For us February is a month of celebrations. Perfect- as winter has grown old and this season’s mildness has only served to fuel our spring fever  to get out there and DO stuff. And if you can’t get out there and work well you might as well have some fun (and that means cake, of course).

First Ezra’s birthday. An amazing 3 years old! He requested blueberry cake. Luckily I had some frozen blueberries still left from last summer. So we cooked them into a sauce/filling. I recently went gluten/wheat-free so we decided to try one of those packaged GF cake mixes. Let’s just say I’m not too impressed. I mean it looks great, and the texture is right but it just tastes……. not quite right.

Then for Valentine’s Day we transplanted some apple tree seedlings. The boys have been planting the seeds from their apples in my rosemary pots. A whole bunch came up so we moved them to their own separate containers.  Of course all this enthusiastic handling by little kids and a dog who has to sit on everything means that we only have a few survivors. Still it was fun and the boys got to check out the various stages of seed sprouting and root growth.

Even Ishmael LOVED it. This boy gravitates to dirt. He can find it, scoot over and get his hands it in 5 seconds flat. That’s my boy!

photo by Noah

Then it’s Noah’s birthday. What?! 5 years old already!
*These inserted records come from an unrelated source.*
Source: an optimization exercise on an open RTL-to-GDS flow (aim: small area and a short achievable clock period). Production flows keep margins and buffers that such runs may drop.
Only simulation tests tie the RTL to the original design; equivalence was not proved.
No activity file was given, so power comes from the tool's default toggle rates.

==> flow/design.v <==
module ram_2port_bist #(
    parameter int DATA_W = 8,
    parameter int ADDR_W = 8,
    parameter int RD_LAT = 1
) (
    input  logic              clk,
    input  logic              rst_n,
    input  logic              start,
    input  logic [1:0]        mode,
    input  logic              err_inj,
    output logic              busy,
    output logic              done,
    output logic              pass,
    output logic [ADDR_W:0]   err_cnt,
    output logic [ADDR_W-1:0] first_err_addr,
    input  logic              wr_en,
    input  logic [ADDR_W-1:0] wr_addr,
    input  logic [DATA_W-1:0] wr_data,
    input  logic [ADDR_W-1:0] rd_addr,
    output logic [DATA_W-1:0] rd_data
);
    localparam int DEPTH = 2 ** ADDR_W;
    typedef enum logic [2:0] {
        S_IDLE,
        S_WRITE,
        S_READ,
        S_FLUSH,
        S_DONE
    } state_t;
    state_t              state;
    state_t              state_nxt;
    logic                busy_q;
    logic                busy_nxt;
    logic [7:0]          addr;
    logic [1:0]          mode_q;
    logic                inj_q;
    logic                accept;
    logic                wren;
    logic                rden;
    logic                addr_last;
    logic                flush_end;
    logic [7:0]          wdata;
    logic [7:0]          exp_now;
    logic [7:0]          mem [DEPTH];
    logic [7:0]          q;
    logic                vld_d;
    logic [7:0]          exp_d;
    logic [7:0]          addr_d;
    logic                mismatch;
    function automatic logic [7:0] pattern(input logic [1:0] m, input logic [7:0] a);
        case (m)
            2'd0:    pattern = a;
            2'd1:    pattern = ~a;
            2'd2:    pattern = a[0] ? 8'haa : 8'h55;
            default: pattern = a[0] ? 8'h00 : 8'hff;
        endcase
    endfunction
    assign addr_last = (addr == 8'hff);
    assign flush_end = (state == S_FLUSH);
    always_comb begin
        state_nxt = state;
        accept    = 1'b0;
        wren      = 1'b0;
        rden      = 1'b0;
        case (state)
            S_IDLE, S_DONE: begin
                if (start) begin
                    accept    = 1'b1;
                    state_nxt = S_WRITE;
                end
            end
            S_WRITE: begin
                wren = 1'b1;
                if (addr_last) begin
                    state_nxt = S_READ;
                end
            end
            S_READ: begin
                rden = 1'b1;
                if (addr_last) begin
                    state_nxt = S_FLUSH;
                end
            end
            S_FLUSH: begin
                state_nxt = S_DONE;
            end
            default: state_nxt = S_IDLE;
        endcase
    end
    assign busy_nxt = (state_nxt == S_WRITE) || (state_nxt == S_READ) || (state_nxt == S_FLUSH);
    assign busy     = busy_q;
    always_ff @(posedge clk or negedge rst_n) begin
        if (!rst_n) begin
            state  <= S_IDLE;
            busy_q <= 1'b0;
            addr   <= '0;
            mode_q <= '0;
            inj_q  <= 1'b0;
        end else begin
            state  <= state_nxt;
            busy_q <= busy_nxt;
            if (accept) begin
                addr   <= '0;
                mode_q <= mode;
                inj_q  <= err_inj;
            end else if (wren || rden) begin
                addr <= addr + 1'b1;
            end
        end
    end
    assign exp_now = pattern(mode_q, addr);
    assign wdata   = exp_now ^ {7'b0, inj_q && (addr == 8'h00)};
    logic       mem_we;
    logic [7:0] mem_waddr;
    logic [7:0] mem_wdata;
    assign mem_we    = wr_en || wren;
    assign mem_waddr = wr_en ? wr_addr : addr;
    assign mem_wdata = wr_en ? wr_data : wdata;
    always_ff @(posedge clk) begin
        for (int i = 0; i < DEPTH; i++) begin
            if (mem_we && (mem_waddr == 8'(i))) begin
                mem[i] <= mem_wdata;
            end
        end
    end
    logic [15:0]      hi_n, lo_n;
    logic [DEPTH-1:0] rsel;
    logic [7:0]       rword;
    always_comb begin
        for (int i = 0; i < 16; i++) begin
            hi_n[i] = !(busy_q ? (addr[7:4] == 4'(i)) : (rd_addr[7:4] == 4'(i)));
            lo_n[i] = !(busy_q ? (addr[3:0] == 4'(i)) : (rd_addr[3:0] == 4'(i)));
        end
    end
    for (genvar w = 0; w < DEPTH; w++) begin : g_rsel
        ram_2port_bist_nor2 u_sel (.a(hi_n[w/16]), .b(lo_n[w%16]), .y(rsel[w]));
    end
    for (genvar b = 0; b < 8; b++) begin : g_rbit
        logic [DEPTH-1:0] col;
        for (genvar w = 0; w < DEPTH; w++) begin : g_col
            assign col[w] = mem[w][b];
        end
        ram_2port_bist_sel256 u_sel (.sel(rsel), .d(col), .y(rword[b]));
    end
    always_ff @(posedge clk) begin
        if (mem_we && (mem_waddr == (busy_q ? addr : rd_addr))) begin
            q <= mem_wdata;
        end else begin
            q <= rword;
        end
    end
    assign rd_data = q;
    always_ff @(posedge clk or negedge rst_n) begin
        if (!rst_n) begin
            vld_d  <= 1'b0;
            exp_d  <= '0;
            addr_d <= '0;
        end else begin
            vld_d  <= rden;
            exp_d  <= exp_now;
            addr_d <= addr;
        end
    end
    assign mismatch = vld_d && (q != exp_d);
    always_ff @(posedge clk or negedge rst_n) begin
        if (!rst_n) begin
            err_cnt        <= '0;
            first_err_addr <= '0;
            done           <= 1'b0;
            pass           <= 1'b0;
        end else begin
            if (accept) begin
                err_cnt        <= '0;
                first_err_addr <= '0;
            end else if (mismatch) begin
                err_cnt <= err_cnt + 1'b1;
                if (err_cnt == '0) begin
                    first_err_addr <= addr_d;
                end
            end
            done <= flush_end;
            if (flush_end) begin
                pass <= (err_cnt == '0) && !mismatch;
            end
        end
    end
endmodule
He received a pirate boat kit which he studiously put together- by himself by looking at the picture on the box. Once the glue dried we had some fun painting. He painted his boat and I borrowed a little paint to make him a Batman and Robin peg clothing pin figure.

photo by struggling_along

photo by Noah

Of course another birthday requires more cake! We went more traditional this time with a Chocolate Surprise Cake. It’s an old recipe and doesn’t really give any instructions- just a list of ingredients so here’s my one layer version:

The surprise is a whipped cream filling. It’s really good. It’s like having a HUGE really good whoopee pie.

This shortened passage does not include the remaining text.